Content starts
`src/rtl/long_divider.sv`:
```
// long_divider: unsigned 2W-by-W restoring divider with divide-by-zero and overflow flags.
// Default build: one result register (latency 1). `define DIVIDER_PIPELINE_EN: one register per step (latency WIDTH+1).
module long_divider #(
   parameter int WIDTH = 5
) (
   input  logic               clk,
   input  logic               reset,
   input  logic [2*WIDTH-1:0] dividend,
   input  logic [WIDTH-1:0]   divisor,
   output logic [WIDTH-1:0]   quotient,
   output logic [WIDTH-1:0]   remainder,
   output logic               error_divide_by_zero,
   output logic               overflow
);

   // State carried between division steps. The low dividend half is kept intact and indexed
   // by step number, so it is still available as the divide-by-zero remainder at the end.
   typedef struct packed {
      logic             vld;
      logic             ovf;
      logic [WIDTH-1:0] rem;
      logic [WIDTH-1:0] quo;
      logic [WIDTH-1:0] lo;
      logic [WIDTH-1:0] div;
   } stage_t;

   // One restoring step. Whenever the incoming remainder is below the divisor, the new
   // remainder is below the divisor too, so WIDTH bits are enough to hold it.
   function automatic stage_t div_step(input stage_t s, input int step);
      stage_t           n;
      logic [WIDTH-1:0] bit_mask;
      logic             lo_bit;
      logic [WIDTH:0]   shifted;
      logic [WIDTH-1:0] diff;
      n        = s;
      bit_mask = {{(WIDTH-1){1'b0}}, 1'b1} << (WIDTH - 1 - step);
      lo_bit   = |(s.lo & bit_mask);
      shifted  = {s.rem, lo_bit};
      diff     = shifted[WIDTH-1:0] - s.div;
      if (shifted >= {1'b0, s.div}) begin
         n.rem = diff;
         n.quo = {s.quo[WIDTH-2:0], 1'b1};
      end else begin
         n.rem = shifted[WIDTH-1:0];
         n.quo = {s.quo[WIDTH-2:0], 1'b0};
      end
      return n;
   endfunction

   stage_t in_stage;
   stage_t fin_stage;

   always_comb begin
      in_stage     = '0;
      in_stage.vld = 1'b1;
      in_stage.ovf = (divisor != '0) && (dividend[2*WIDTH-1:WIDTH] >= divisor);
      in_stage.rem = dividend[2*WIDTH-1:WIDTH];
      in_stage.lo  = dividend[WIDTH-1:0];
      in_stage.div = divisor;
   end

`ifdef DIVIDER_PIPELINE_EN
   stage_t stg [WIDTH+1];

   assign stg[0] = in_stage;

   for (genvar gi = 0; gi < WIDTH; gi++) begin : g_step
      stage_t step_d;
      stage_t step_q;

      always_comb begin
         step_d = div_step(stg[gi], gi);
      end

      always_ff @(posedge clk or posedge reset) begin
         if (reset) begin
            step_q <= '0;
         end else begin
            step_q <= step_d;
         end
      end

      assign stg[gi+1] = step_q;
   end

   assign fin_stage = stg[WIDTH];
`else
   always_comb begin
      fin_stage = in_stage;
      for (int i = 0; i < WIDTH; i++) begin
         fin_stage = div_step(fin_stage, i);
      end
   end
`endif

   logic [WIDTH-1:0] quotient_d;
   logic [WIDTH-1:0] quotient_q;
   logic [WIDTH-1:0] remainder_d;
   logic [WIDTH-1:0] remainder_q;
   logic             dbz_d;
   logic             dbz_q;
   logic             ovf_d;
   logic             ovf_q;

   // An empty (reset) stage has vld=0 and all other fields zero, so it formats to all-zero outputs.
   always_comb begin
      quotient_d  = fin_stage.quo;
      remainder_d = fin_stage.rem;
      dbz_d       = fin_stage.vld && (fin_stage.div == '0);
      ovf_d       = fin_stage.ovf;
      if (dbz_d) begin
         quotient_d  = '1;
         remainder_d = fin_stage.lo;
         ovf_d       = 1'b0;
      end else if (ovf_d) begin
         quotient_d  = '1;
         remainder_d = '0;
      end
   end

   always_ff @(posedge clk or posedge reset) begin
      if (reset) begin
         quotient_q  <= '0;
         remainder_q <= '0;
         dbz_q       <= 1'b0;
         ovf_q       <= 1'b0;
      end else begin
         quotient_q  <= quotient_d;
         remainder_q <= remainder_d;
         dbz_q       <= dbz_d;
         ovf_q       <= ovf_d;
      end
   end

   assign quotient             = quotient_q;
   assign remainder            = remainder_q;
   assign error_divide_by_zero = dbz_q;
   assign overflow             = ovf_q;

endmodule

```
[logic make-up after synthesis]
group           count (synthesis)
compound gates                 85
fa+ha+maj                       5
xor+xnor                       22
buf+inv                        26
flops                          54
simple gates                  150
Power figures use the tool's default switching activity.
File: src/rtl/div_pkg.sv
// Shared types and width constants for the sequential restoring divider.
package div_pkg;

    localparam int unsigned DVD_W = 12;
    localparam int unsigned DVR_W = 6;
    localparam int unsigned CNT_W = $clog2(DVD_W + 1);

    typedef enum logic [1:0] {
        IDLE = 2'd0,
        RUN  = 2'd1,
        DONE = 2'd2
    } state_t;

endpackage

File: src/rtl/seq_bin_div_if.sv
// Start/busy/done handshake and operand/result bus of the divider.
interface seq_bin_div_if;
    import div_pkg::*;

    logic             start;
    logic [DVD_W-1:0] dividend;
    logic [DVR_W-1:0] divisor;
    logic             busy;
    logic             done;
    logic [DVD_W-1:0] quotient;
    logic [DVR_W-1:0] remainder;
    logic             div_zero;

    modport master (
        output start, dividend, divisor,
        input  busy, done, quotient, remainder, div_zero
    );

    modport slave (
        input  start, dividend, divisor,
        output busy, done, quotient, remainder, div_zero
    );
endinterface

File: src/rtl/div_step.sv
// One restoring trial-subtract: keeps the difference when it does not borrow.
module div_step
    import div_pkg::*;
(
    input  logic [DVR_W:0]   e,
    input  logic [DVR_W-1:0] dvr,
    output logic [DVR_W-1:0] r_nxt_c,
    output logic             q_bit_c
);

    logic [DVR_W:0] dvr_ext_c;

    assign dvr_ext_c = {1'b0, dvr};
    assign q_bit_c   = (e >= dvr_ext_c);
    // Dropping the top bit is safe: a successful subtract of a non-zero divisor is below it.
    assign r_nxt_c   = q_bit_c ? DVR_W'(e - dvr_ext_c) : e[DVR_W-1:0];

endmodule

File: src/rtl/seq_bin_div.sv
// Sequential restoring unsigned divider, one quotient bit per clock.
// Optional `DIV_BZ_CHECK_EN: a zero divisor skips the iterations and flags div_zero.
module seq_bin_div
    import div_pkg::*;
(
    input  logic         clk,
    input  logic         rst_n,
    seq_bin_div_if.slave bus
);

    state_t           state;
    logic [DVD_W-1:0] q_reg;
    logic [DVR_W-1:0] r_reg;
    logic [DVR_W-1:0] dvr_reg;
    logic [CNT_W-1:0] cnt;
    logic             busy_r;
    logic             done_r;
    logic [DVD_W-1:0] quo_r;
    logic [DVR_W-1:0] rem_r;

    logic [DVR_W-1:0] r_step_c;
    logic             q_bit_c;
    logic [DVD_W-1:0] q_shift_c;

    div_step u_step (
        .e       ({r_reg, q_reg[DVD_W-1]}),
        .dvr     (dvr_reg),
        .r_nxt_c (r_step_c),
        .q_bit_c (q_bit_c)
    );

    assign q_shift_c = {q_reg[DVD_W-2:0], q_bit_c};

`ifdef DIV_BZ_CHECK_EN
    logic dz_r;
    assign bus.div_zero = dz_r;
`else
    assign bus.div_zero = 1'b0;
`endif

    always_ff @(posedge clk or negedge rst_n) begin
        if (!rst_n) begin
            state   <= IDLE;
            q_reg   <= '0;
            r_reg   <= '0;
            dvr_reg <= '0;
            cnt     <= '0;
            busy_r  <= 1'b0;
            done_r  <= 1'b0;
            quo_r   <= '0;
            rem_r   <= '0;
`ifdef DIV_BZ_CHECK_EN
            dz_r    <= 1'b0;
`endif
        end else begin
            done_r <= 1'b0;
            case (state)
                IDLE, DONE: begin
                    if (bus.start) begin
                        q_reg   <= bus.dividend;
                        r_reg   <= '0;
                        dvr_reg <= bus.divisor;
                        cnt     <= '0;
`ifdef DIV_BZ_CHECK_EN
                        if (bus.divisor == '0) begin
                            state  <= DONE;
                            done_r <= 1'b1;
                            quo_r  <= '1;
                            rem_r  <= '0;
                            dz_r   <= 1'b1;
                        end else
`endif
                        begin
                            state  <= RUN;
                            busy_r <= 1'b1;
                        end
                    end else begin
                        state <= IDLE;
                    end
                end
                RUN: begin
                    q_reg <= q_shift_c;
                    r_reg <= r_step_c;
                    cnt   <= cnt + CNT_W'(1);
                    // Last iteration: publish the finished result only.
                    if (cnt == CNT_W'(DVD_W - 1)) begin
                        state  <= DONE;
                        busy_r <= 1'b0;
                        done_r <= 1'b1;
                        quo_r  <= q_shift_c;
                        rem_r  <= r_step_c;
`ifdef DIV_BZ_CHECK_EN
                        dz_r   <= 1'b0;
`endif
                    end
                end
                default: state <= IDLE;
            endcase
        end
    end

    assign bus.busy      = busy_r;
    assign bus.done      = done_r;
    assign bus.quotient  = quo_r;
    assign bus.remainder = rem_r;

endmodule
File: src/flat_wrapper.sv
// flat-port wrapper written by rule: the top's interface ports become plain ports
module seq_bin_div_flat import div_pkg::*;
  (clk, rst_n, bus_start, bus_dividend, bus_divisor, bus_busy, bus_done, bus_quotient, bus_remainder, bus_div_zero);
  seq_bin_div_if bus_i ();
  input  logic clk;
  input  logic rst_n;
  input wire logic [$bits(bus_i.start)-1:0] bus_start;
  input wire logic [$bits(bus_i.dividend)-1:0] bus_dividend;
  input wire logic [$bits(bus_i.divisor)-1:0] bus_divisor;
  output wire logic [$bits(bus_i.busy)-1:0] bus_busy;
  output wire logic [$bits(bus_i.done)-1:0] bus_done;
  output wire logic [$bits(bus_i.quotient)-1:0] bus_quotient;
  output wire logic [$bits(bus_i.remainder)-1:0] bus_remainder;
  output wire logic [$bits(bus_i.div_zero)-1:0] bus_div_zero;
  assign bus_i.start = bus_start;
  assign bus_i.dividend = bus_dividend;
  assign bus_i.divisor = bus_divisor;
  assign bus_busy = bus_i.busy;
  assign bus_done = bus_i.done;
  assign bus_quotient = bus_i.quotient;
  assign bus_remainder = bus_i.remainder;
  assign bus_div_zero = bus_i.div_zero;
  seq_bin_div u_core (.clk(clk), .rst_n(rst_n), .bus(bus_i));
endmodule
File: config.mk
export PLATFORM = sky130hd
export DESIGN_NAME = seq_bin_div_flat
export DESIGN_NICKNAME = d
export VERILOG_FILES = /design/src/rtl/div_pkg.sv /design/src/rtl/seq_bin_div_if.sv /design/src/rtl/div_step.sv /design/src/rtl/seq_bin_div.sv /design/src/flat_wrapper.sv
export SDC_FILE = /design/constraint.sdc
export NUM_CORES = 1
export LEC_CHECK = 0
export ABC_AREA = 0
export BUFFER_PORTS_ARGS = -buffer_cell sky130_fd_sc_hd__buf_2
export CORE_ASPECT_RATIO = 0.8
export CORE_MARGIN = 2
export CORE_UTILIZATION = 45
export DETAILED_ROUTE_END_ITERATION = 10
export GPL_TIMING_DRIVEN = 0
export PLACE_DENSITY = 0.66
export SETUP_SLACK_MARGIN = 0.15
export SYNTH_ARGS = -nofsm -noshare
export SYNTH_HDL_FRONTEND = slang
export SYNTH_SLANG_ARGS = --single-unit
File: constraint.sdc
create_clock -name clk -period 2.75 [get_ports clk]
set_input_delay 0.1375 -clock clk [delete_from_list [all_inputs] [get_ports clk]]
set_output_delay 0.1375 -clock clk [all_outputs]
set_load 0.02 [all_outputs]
Content ends
Description of the task »
Bring together each line above where the string "constraint" turns up.

Problem solution »
export SDC_FILE = /design/constraint.sdc
File: constraint.sdc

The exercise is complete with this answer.